Problem design and general needs assessment
Until 2019, with the commencement of each new academic year and the arrival of diverse medical science students at Afzalipur Medical Education Center, a brief and generic orientation course lasting 2 to 3 hours was conducted under the purview of the center's Vice President of Education. However, prompted by patient and staff grievances stemming from medical and paramedical students' lack of knowledge in certain areas, there arose a need for the development of more comprehensive and suitable content in the form of socialization training courses within the hospital.

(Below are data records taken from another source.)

Background: an optimization exercise with open tools, aiming at small area. Do not read the settings as production practice.
At most, simulation tests tie the RTL to the original design; equivalence was not proved.
The RTL of run 4 was laid out without a check of its function.
Power is estimated from default activity; no workload was simulated.

==> flow/design.v <==
package jpeg_pkg;
    localparam logic [7:0]  M_PREFIX    = 8'hFF;
    localparam logic [7:0]  M_DHT       = 8'hC4;
    localparam logic [9:0]  DHT_LH_BASE = 10'd19;
endpackage
module dht_segment_writer
#(
    parameter int MAX_SYMS  = 256,
    parameter int SYM_IDX_W = 8
) (
    input  logic                 clk,
    input  logic                 rst_n,
    input  logic                 bits_we,
    input  logic [3:0]           bits_idx,
    input  logic [7:0]           bits_val,
    input  logic                 val_we,
    input  logic [SYM_IDX_W-1:0] val_idx,
    input  logic [7:0]           val_data,
    input  logic                 start,
    input  logic [3:0]           tc,
    input  logic [3:0]           th,
    output logic                 busy,
    output logic                 done,
    output logic                 err,
    output logic                 out_valid,
    input  logic                 out_ready,
    output logic [7:0]           out_data,
    output logic                 out_last,
    output logic                 code_we,
    output logic [7:0]           code_sym,
    output logic [15:0]          code_val,
    output logic [4:0]           code_len
);
    localparam logic [2:0] S_IDLE  = 3'b000;
    localparam logic [2:0] S_ERR   = 3'b001;   
    localparam logic [2:0] S_DONE  = 3'b010;
    localparam logic [2:0] S_CHECK = 3'b011;
    localparam logic [2:0] S_HDR   = 3'b100;
    localparam logic [2:0] S_BITS  = 3'b101;
    localparam logic [2:0] S_VALP  = 3'b110;   
    localparam logic [2:0] S_VALS  = 3'b111;   
    logic [2:0]  st_r, st_nxt;
    logic        cw_r;
    logic [4:0]  p_r, p_nxt;         
    logic [15:0] code_r, code_nxt;   
    logic [7:0]  rem_r, rem_nxt;     
    logic [7:0]  vidx_r, vidx_nxt;   
    logic [9:0]  nacc_r, nacc_nxt;   
    logic        bad_r, bad_nxt;
    logic [7:0]  tcth_r;
    logic [7:0]  csym_r;
    logic [7:0]  rd_r;               
    logic [15:0] cval_r;
    logic [4:0]  clen_r;
    logic        idle_s, chk_s, hs_s, p15_s;
    logic [7:0]  cnt_rd, mem_rd, hdr_s;
    logic [15:0] sum_s;
    logic [9:0]  nsum_s, lh_s;
    logic        ovf_s, last_s;
    assign idle_s = ~st_r[2] & ~st_r[1];
    assign chk_s  = (st_r == S_CHECK);
    assign hs_s   = (st_r == S_VALP) & out_ready;
    assign p15_s  = (p_r[3:0] == 4'd15);
    logic [3:0]       caddr;
    logic [15:0][7:0] cnt_r;
    assign caddr = idle_s ? bits_idx : p_r[3:0];
    always_ff @(posedge clk or negedge rst_n) begin
        if (!rst_n) begin
            cnt_r <= '0;
        end else if (idle_s && bits_we) begin
            cnt_r[caddr] <= bits_val;
        end
    end
    assign cnt_rd = cnt_r[caddr];
    logic [15:0]  whi, wlo, rhi, rlo;
    logic [7:0]   mgrp [16];
    logic [7:0]   mq [256];
    always_comb begin
        for (int i = 0; i < 16; i++) begin
            whi[i] = idle_s && val_we && (val_idx[7:4] == 4'(i));
            wlo[i] = (val_idx[3:0] == 4'(i));
            rhi[i] = (vidx_nxt[7:4] == 4'(i));
            rlo[i] = (vidx_nxt[3:0] == 4'(i));
        end
    end
    for (genvar i = 0; i < 256; i++) begin : g_mem
        always_ff @(posedge clk) begin
            if (whi[i / 16] && wlo[i % 16]) mq[i] <= val_data;
        end
    end
    always_comb begin
        mem_rd = 8'd0;
        for (int j = 0; j < 16; j++) begin
            mgrp[j] = 8'd0;
            for (int k = 0; k < 16; k++) mgrp[j] = mgrp[j] | (mq[16 * j + k] & {8{rlo[k]}});
            mem_rd = mem_rd | (mgrp[j] & {8{rhi[j]}});
        end
    end
    assign sum_s  = code_r + (chk_s ? {6'd0, 2'b11, ~cnt_rd} : 16'd0) + 16'd1;
    assign ovf_s  = ~code_r[9] & (sum_s[9] | (sum_s[9:0] == 10'd0));
    assign nsum_s = nacc_r[9] ? nacc_r : ({1'b0, nacc_r[8:0]} + {2'b00, cnt_rd});
    assign lh_s   = jpeg_pkg::DHT_LH_BASE + {1'b0, nacc_r[8:0]};
    assign last_s = (({1'b0, vidx_r} + 9'd1) == nacc_r[8:0]);
    always_comb begin
        case (p_r[2:0])
            3'd0:    hdr_s = jpeg_pkg::M_PREFIX;
            3'd1:    hdr_s = jpeg_pkg::M_DHT;
            3'd2:    hdr_s = {6'd0, lh_s[9:8]};
            3'd3:    hdr_s = lh_s[7:0];
            default: hdr_s = tcth_r;
        endcase
    end
    always_comb begin
        st_nxt   = st_r;
        p_nxt    = p_r;
        code_nxt = code_r;
        rem_nxt  = rem_r;
        vidx_nxt = vidx_r;
        nacc_nxt = nacc_r;
        bad_nxt  = bad_r;
        case (st_r)
            S_IDLE, S_ERR: begin
                if (start) begin
                    st_nxt   = S_CHECK;
                    p_nxt    = 5'd0;
                    code_nxt = 16'd2;
                    nacc_nxt = 10'd0;
                    bad_nxt  = 1'b0;
                end else begin
                    st_nxt = S_IDLE;
                end
            end
            S_CHECK: begin
                p_nxt    = p_r + 5'd1;
                nacc_nxt = nsum_s;
                bad_nxt  = bad_r | ovf_s;
                if (!code_r[9]) code_nxt = {6'd0, sum_s[8:0], 1'b0};
                if (p15_s) begin
                    p_nxt = 5'd0;
                    if (bad_nxt || (nsum_s == 10'd0) || nsum_s[9]
                        || (nsum_s[8] && (nsum_s[7:0] != 8'd0)))
                        st_nxt = S_ERR;
                    else
                        st_nxt = S_HDR;
                end
            end
            S_HDR: begin
                if (out_ready) begin
                    p_nxt = p_r + 5'd1;
                    if (p_r[2:0] == 3'd4) begin
                        st_nxt = S_BITS;
                        p_nxt  = 5'd0;
                    end
                end
            end
            S_BITS: begin
                if (p_r[3:0] == 4'd0) rem_nxt = cnt_rd;
                if (out_ready) begin
                    p_nxt = p_r + 5'd1;
                    if (p15_s) begin
                        p_nxt    = 5'd1;
                        code_nxt = 16'd0;
                        vidx_nxt = 8'd0;
                        st_nxt   = (rem_r != 8'd0) ? S_VALP : S_VALS;
                    end
                end
            end
            S_VALP: begin
                if (out_ready) begin
                    vidx_nxt = vidx_r + 8'd1;
                    if (last_s) begin
                        st_nxt = S_DONE;
                    end else if (rem_r == 8'd1) begin
                        code_nxt = {sum_s[14:0], 1'b0};
                        p_nxt    = p_r + 5'd1;
                        rem_nxt  = cnt_rd;
                        if (cnt_rd == 8'd0) st_nxt = S_VALS;
                    end else begin
                        code_nxt = sum_s;
                        rem_nxt  = rem_r - 8'd1;
                    end
                end
            end
            S_VALS: begin
                if (rem_r == 8'd0) begin
                    code_nxt = {code_r[14:0], 1'b0};
                    p_nxt    = p_r + 5'd1;
                    rem_nxt  = cnt_rd;
                end else begin
                    st_nxt = S_VALP;
                end
            end
            default: begin   
                st_nxt = S_IDLE;
            end
        endcase
    end
    always_ff @(posedge clk or negedge rst_n) begin
        if (!rst_n) begin
            st_r <= S_IDLE;
            cw_r <= 1'b0;
        end else begin
            st_r <= st_nxt;
            cw_r <= hs_s;
        end
    end
    always_ff @(posedge clk) begin
        p_r    <= p_nxt;
        code_r <= code_nxt;
        rem_r  <= rem_nxt;
        vidx_r <= vidx_nxt;
        nacc_r <= nacc_nxt;
        bad_r  <= bad_nxt;
        if (idle_s && start) tcth_r <= {tc, th};
        rd_r   <= mem_rd;
        csym_r <= rd_r;
        cval_r <= code_r;
        clen_r <= p_r;
    end
    assign busy      = st_r[2] | (st_r[1] & st_r[0]);
    assign done      = (st_r == S_DONE);
    assign err       = (st_r == S_ERR);
    assign out_valid = st_r[2] & ~(st_r[1] & st_r[0]);
    assign out_data  = st_r[1] ? rd_r : (st_r[0] ? cnt_rd : hdr_s);
    assign out_last  = st_r[2] & st_r[1] & last_s;
    assign code_we   = cw_r;
    assign code_sym  = csym_r;
    assign code_val  = cval_r;
    assign code_len  = clen_r;
endmodule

Needs assessment of the target group
To assess the requirements and determine suitable educational topics tailored to students from various fields as target demographics, a series of three focused independent group discussions were conducted. These sessions included 15 members of the center's management and leadership team, academic staff physicians from the center, representatives from the university's Office of Education, and student representatives, each representing different disciplines. Additionally, the experiences of other universities of medical sciences across the country were leveraged during this phase. Following the compilation of results, a questionnaire was developed and subjected to two rounds of Delphi consensus, involving the center's management and leadership team and physicians. Ultimately, the training course subjects were categorized into seven general modules based on the needs assessment summary. These modules encompass: 1. Familiarization with the Center, 2. Medical and Professional Ethics and Conduct, 3. Holistic Medicine with an Emphasis on Health Promotion, 4. Principles of Health and Safety, 5. Risk, Disaster, and Crisis Management, 6. Development of Individual and Group Skills, 7. Enhancement of Specialized and Professional Competencies.

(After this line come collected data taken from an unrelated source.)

Context: an optimization exercise on an open-source flow, tuned for small area, a short achievable clock period and few clock cycles per item. The choices shown serve that exercise and are no tape-out recipe.
At most, simulation tests tie the RTL to the original design; equivalence was not proved.

==> trial 68 <==
Design turntable_scan_point_converter_unit, start of the top module:
module turntable_scan_point_converter_unit #(
	parameter int TRIG_ENTRIES = tsp_pkg::TRIG_ENTRIES_DEF,
	parameter int SAMPLE_BITS  = tsp_pkg::SAMPLE_BITS_DEF
) (
	input  logic                                clk,
	input  logic                                arst_n,
	input  logic                                s_tvalid,
	output logic                                s_tready,
	input  logic [((SAMPLE_BITS+7)/8)*8-1:0]    s_tdata,   
	input  logic                                s_tuser,   
	output logic                                m_tvalid,
	input  logic                                m_tready,
	output logic [tsp_pkg::OUT_TDATA_W-1:0]     m_tdata,
	output logic                                m_tuser,   
	input  logic                                cfg_valid,
	output logic                                cfg_ready,
	input  logic [tsp_pkg::CFG_IDX_W-1:0]       cfg_index,
	input  logic [tsp_pkg::CFG_DATA_W-1:0]      cfg_data
);
==> flow/config.mk <==
export PLATFORM = sky130hd
export DESIGN_NAME = turntable_scan_point_converter_unit
export DESIGN_NICKNAME = turntable_scan_point_converter_unit
export VERILOG_FILES = /design/flow/design.v
export SDC_FILE = /design/flow/constraint.sdc
export NUM_CORES = 4
export LEC_CHECK = 0
export ABC_AREA = 1
export CAP_MARGIN = 20
export CELL_PAD_IN_SITES_DETAIL_PLACEMENT = 1
export CORE_MARGIN = 2
export CORE_UTILIZATION = 45
export PLACE_DENSITY = 0.6
export SETUP_SLACK_MARGIN = 5
export SLEW_MARGIN = 20
==> flow/constraint.sdc <==
create_clock -name core_clock -period 11.0 [get_ports {clk}]
set_input_delay 2.2000 -clock core_clock [delete_from_list [all_inputs] [get_ports {clk}]]
set_output_delay 2.2000 -clock core_clock [all_outputs]
set_load 0.01 [all_outputs]
standard.sh (not shown) runs the stock make flow with config.mk's settings and CLKGATE_MAP_FILE= SYNTH_SCRIPT=/design/flow/synth_recipe.tcl, a recipe that flattens the netlist after the stock synthesis.
==> flow/flow/run.sh <==
#!/bin/bash
set -euo pipefail
MARGIN=$(sed -n 's/^SETUP_MARGIN=//p' flow/margin.txt)
bash standard.sh SETUP_SLACK_MARGIN=$MARGIN finish > make.log 2>&1
==> flow/flow/margin.txt <==
SETUP_MARGIN=7.0
==> build 50: changes against trial 68 <==
==> flow/flow/margin.txt (replaced) <==
SETUP_MARGIN=7.4
CELL_PAD_IN_SITES_DETAIL_PLACEMENT = unset   (was 1)
CORE_UTILIZATION = 55   (was 45)
PLACE_DENSITY = 0.7   (was 0.6)
==> qor summary <==
metric                                                         build 50    trial 68
Global-route wire length before repair                        331000 um   366000 um
Chip width                                                       373 um      412 um
Proportion of cell area spent on the clock network                3.63%       4.05%
Final weighted congestion in routability-driven placement         0.950       0.904
Sum of net half-perimeters after detailed placement           146000 um   164000 um
Number of cells on the worst reg-to-reg path                         11           8
Status                                         timing/DRC/antenna clean  timing/DRC/antenna clean
Violation count after the first detailed-routing iteration         6238        4489
Fraction of met1 tracks used by global routing                    37.9%       34.2%
Number of antenna repair diodes                                       7          11
First-pass iteration count of the detailed router                    19           7
Pin count of the biggest net entering global routing                174         150
Cell with the largest stage delay on the worst path                fa_1  clkinvlp_4
Starting density of the core                                      55.3%       45.4%
Achievable frequency                                            261 MHz     250 MHz
Wirelength per Cell                                             21.2 um     22.3 um
Proportion of cell area occupied by multi-input gates             53.5%       54.1%
Floorplan die area                                           139000 um2  170000 um2
Hold Path Origin                                                 cmd2_q     co_q[0]
Worst R2R Start                                                sd0_q[3]   sd0_q[13]
Max_slew headroom                                                 20.5%       27.0%
Post-route minimum period                                       3830 ps     4000 ps
Via count                                                         60078       59972
Testbench counts of trial 68, summed over its fixed seeds: cycles 12,040, items 12,000.
Testbench counts of build 50, summed over its fixed seeds: cycles 12,040, items 12,000.


==> inputs of v12 <==
turntable_scan_point_converter_unit, a different RTL version from the one above (not shown whole).
==> module tsp_seq, before the edit <==
module tsp_seq (
	input  logic        clk,
	input  logic        arst_n,
	input  logic        step,        
	input  logic        cmd,         
	input  logic        adv,         
	input  logic        lift_wr,     
	input  logic [30:0] lift,
	input  logic [15:0] tsteps,
	input  logic [31:0] limit,
	output logic        ready_d,     
	output logic [30:0] z,           
	output logic        done         
);
	logic [15:0] turn_q;
	logic [31:0] total_q;
	logic [30:0] z_q;
	logic        busy_q;
	logic [3:0]  bit_q;
	logic [31:0] tsum;
	logic        tco;
	logic [31:0] nlimit;
	logic        dt, da, d0;
	logic [32:0] as, ac, asum;
	logic        aco;
	logic [31:0] za, zb, zs;
	logic        zco;
	logic [30:0] zsat;
	logic        turn_max;
	assign turn_max = &turn_q;
	assign ready_d  = lift_wr ? (turn_q == 16'd0) : (busy_q ? (bit_q == 4'd0) : 1'b1);
	assign z        = z_q;
	tsp_add32 u_tadd (.a(total_q), .b({16'd0, tsteps}), .ci(1'b0), .sum(tsum), .co(tco));
	assign nlimit = ~limit;
	tsp_add32 u_cmp (.a(total_q), .b(nlimit), .ci(1'b1), .sum(), .co(dt));
	assign as = {1'b0, total_q ^ {16'd0, tsteps} ^ nlimit};
	assign ac = {(total_q & {16'd0, tsteps}) | (total_q & nlimit) | ({16'd0, tsteps} & nlimit), 1'b0};
	tsp_add33 u_acmp (.a(as), .b(ac), .ci(1'b1), .sum(asum), .co(aco));
	assign da   = aco | asum[32];
	assign d0   = (limit == 32'd0);
	assign done = cmd ? d0 : (adv ? da : dt);
	assign za   = busy_q ? {z_q, 1'b0} : {1'b0, z_q};
	assign zb   = (!busy_q || turn_q[15]) ? {1'b0, lift} : 32'd0;
	tsp_add32s u_zadd (.a(za), .b(zb), .ci(1'b0), .sum(zs), .co(zco));
	assign zsat = (zs[31] || (busy_q && z_q[30])) ? 31'h7FFF_FFFF : zs[30:0];
	always_ff @(posedge clk or negedge arst_n) begin
		if (!arst_n) begin
			turn_q  <= '0;
			total_q <= '0;
			z_q     <= '0;
			busy_q  <= 1'b0;
			bit_q   <= '0;
		end else if (lift_wr) begin
			z_q     <= '0;
			busy_q  <= (turn_q != 16'd0);
			bit_q   <= 4'd15;
		end else if (busy_q) begin
			z_q     <= zsat;
			turn_q  <= {turn_q[14:0], turn_q[15]};
			bit_q   <= bit_q - 4'd1;
			busy_q  <= (bit_q != 4'd0);
		end else if (step) begin
			if (cmd) begin
				total_q <= '0;
				turn_q  <= '0;
				z_q     <= '0;
			end else if (adv) begin
				total_q <= tco ? 32'hFFFF_FFFF : tsum;
				if (!turn_max) begin
					turn_q <= turn_q + 16'd1;
					z_q    <= zsat;
				end
			end
		end
	end
endmodule
clock: 11.0 ns
lec_check: 0
abc_area: 1
cap_margin: 20
core_margin: 2
core_utilization: 55
place_density: 0.7
setup_slack_margin: 5
slew_margin: 20
==> flow/flow/margin.txt <==
SETUP_MARGIN=7.4
Scripts as last shown in full above: flow/flow/run.sh
==> inputs of v2, as changes to v12 <==
--- a/flow/design.v
+++ b/flow/design.v
@@ -5903,7 +5903,7 @@
 	assign turn_max = &turn_q;
 	assign ready_d  = lift_wr ? (turn_q == 16'd0) : (busy_q ? (bit_q == 4'd0) : 1'b1);
 	assign z        = z_q;
-	tsp_add32 u_tadd (.a(total_q), .b({16'd0, tsteps}), .ci(1'b0), .sum(tsum), .co(tco));
+	tsp_add32s u_tadd (.a(total_q), .b({16'd0, tsteps}), .ci(1'b0), .sum(tsum), .co(tco));
 	assign nlimit = ~limit;
 	tsp_add32 u_cmp (.a(total_q), .b(nlimit), .ci(1'b1), .sum(), .co(dt));
 	assign as = {1'b0, total_q ^ {16'd0, tsteps} ^ nlimit};
==> flow/flow/margin.txt (replaced) <==
SETUP_MARGIN=7.2
- CORE_UTILIZATION: 55 -> 50
- PLACE_DENSITY: 0.7 -> 0.65
==> qor summary <==
quantity	v2	v12
Remaining max-slew budget at the tightest pin	0.346	0.328
Result of the run	finished clean	finished clean
Worst setup path start	m_tready	sd0_q[6]
Actual slew at the worst max-slew pin	981 ps	1000 ps
Wire length on met2	101 mm	102 mm
Launch point of the worst reg-to-reg path	slope_q[23]	sd0_q[6]
Core region area	150000 µm²	137000 µm²
Worst endpoint data arrival time	4310 ps	4200 ps
Proportion of synthesized chip area in sequential cells	0.302	0.302
Post-route insts no fill	10677	10527
Number of global-route vias before repair	61465	61908
Type of origin of the critical path	input pin	flop
Simple-gate share of the synthesized area	0.125	0.125
Clock tree cell share of total cell area	0.0412	0.0377
Most prevalent standard cell on the critical path	sky130_fd_sc_hd__buf_16	sky130_fd_sc_hd__fa_1
Area used by sequential logic in the layout	22900 µm²	22900 µm²
Global placer's final weighted congestion	0.913	0.894
Die Area	154000 µm²	141000 µm²
Min Tclk post-route	3870 ps	3740 ps
Testbench counts of v12, summed over its fixed seeds: cycles 12,040, items 12,000.
Testbench counts of v2, summed over its fixed seeds: cycles 12,040, items 12,000.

Determining educational goals and strategies
Following the identification of the educational needs for each group of students and the specification of the subjects and courses corresponding to each student's field of study, the third stage involved establishing overarching and specific goals for each course and educational topic. These objectives encompassed cognitive, emotional, and psychomotor domains. In the fourth stage, which pertains to educational strategies, the content of the educational program and the instructional methods were delineated. This was done with the aim of enhancing the likelihood of achieving the educational objectives, and it was accomplished through focused group discussion sessions.

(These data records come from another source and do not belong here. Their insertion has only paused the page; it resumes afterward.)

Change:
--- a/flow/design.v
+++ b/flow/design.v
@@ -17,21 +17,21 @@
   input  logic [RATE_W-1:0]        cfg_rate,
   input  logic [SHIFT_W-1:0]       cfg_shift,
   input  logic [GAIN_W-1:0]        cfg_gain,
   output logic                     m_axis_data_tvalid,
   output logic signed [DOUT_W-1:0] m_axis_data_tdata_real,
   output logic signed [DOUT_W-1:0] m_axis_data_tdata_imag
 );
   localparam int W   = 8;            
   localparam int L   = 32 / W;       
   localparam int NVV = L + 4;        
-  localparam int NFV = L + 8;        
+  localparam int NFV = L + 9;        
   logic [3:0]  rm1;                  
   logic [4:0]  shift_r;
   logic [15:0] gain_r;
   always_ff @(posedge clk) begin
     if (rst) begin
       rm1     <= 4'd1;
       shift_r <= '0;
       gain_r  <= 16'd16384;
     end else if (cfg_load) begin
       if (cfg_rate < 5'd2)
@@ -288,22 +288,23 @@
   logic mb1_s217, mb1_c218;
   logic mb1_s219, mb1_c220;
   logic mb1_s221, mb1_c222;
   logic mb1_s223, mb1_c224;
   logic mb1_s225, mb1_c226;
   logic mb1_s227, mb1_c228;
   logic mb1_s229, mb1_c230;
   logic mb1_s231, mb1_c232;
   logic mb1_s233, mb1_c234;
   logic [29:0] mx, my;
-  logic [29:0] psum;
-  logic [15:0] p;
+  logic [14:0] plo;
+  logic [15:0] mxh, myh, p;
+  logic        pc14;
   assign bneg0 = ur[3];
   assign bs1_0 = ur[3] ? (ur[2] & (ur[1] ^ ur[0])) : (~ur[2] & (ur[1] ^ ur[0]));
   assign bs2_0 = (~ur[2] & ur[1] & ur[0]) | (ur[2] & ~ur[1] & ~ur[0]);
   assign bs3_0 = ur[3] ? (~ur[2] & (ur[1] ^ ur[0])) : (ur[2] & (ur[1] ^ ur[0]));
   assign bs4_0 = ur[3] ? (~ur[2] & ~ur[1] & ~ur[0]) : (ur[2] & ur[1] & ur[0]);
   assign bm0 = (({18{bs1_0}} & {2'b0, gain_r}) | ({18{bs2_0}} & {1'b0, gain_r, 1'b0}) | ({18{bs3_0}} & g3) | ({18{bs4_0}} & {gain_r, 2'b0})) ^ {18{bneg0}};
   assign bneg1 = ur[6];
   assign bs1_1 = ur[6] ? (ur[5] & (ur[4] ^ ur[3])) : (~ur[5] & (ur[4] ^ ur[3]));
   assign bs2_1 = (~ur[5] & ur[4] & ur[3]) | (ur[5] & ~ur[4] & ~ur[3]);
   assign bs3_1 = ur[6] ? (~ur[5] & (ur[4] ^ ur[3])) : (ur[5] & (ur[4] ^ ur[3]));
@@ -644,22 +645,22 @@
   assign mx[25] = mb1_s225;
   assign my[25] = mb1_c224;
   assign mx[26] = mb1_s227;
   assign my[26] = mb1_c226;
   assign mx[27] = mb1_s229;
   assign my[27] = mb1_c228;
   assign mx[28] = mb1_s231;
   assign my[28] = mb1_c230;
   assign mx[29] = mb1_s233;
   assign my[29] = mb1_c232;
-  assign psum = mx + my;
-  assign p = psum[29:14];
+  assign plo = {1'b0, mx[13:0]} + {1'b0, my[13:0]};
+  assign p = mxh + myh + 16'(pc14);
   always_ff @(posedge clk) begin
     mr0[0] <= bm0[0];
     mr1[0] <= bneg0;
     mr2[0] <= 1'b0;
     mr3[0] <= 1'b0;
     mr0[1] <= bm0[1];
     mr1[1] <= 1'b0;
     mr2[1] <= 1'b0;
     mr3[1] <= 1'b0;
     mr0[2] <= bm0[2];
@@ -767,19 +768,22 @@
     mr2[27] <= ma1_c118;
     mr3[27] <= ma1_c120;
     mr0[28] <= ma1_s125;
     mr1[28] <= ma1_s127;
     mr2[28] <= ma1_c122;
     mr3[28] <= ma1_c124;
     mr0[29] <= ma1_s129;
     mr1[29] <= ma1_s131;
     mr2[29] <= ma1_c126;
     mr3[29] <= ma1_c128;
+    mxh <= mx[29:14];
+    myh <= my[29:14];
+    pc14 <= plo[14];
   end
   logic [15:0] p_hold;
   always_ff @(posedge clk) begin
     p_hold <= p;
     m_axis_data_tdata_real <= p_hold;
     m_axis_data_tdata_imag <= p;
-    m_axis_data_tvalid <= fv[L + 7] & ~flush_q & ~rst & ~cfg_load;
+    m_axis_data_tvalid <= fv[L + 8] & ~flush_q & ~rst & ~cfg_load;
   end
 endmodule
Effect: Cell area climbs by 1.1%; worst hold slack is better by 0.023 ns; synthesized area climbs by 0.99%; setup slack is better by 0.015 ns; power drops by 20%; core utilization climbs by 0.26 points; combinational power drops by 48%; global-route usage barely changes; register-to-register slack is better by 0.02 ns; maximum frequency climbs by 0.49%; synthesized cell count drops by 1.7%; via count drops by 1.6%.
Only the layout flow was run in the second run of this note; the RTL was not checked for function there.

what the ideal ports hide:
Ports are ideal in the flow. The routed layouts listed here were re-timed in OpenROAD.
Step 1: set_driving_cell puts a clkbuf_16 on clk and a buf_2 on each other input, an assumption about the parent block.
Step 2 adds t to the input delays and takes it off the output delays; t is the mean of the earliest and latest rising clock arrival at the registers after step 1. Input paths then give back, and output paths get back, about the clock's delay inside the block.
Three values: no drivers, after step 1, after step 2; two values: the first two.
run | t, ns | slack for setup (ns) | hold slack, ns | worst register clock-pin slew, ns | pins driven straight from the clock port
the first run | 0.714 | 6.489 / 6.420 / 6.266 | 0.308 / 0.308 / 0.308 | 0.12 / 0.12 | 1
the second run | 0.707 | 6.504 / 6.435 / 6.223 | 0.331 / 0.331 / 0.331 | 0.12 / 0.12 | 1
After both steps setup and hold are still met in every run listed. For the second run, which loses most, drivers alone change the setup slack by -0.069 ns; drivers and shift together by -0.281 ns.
This design comes from an exercise in tuning for small area, a short achievable clock period and few clock cycles per item on the open sky130 flow, not from production work. Function was not checked in any run shown here: the RTL went through the layout flow alone.

[design/flow/flow/run.sh]
#!/bin/bash
set -euo pipefail
bash standard.sh SETUP_SLACK_MARGIN=6.2 finish > make.log 2>&1
[design/flow/standard.sh]
#!/bin/bash
# synth_recipe.tcl (not shown) runs the flow's synth.tcl, then flattens the netlist and writes it again
# the make line also repeats each setting of config.mk as NAME=value (left out here)
make -C /OpenROAD-flow-scripts/flow DESIGN_CONFIG=/design/flow/config.mk WORK_HOME=/design/flow/orfs CLKGATE_MAP_FILE= SYNTH_SCRIPT=/design/flow/synth_recipe.tcl "${@:-finish}"
[design/flow/config.mk]
export PLATFORM = sky130hd
export DESIGN_NAME = muldiv_sequencer
export DESIGN_NICKNAME = muldiv_sequencer
export VERILOG_FILES = /design/flow/design.v
export SDC_FILE = /design/flow/constraint.sdc
export NUM_CORES = 4
export LEC_CHECK = 0
export CAP_MARGIN = 20
export CORE_MARGIN = 2
export CORE_UTILIZATION = 40
export SETUP_SLACK_MARGIN = 5
export SLEW_MARGIN = 20
[design/flow/constraint.sdc]
create_clock -name core_clock -period 11.0 [get_ports {clk}]
set_input_delay 2.2000 -clock core_clock [delete_from_list [all_inputs] [get_ports {clk}]]
set_output_delay 2.2000 -clock core_clock [all_outputs]
set_load 0.01 [all_outputs]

Implementation and evaluation of training courses
In the fifth phase of implementing the educational program, educational experts from the center's vice-chancellor of education collaborated with professors and student representatives to formulate the course schedule. Additionally, meetings involving the center's management team, including the Chairman, Director, Vice President of Education, and Vice President of Center Treatment, were conducted to ensure optimal course arrangements and delivery. For the evaluation phase, Kirkpatrick's model was employed to assess the effectiveness of the educational program at two levels: reaction and learning.
This study involved the development of a curriculum for orientation courses aimed at medical students embarking on their hospital internships and clinical rotations. The curriculum was created in a comprehensive manner, with active involvement from the relevant stakeholders. The implementation of such socialization courses, featuring relevant and contemporary content, serves as an effective bridge connecting theoretical and clinical education within the realm of medical science education. This approach ensures that theoretical knowledge acquired within the confines of academic institutions is seamlessly integrated into the clinical environment. The findings of this study can offer valuable insights for other educational and medical centers across the country.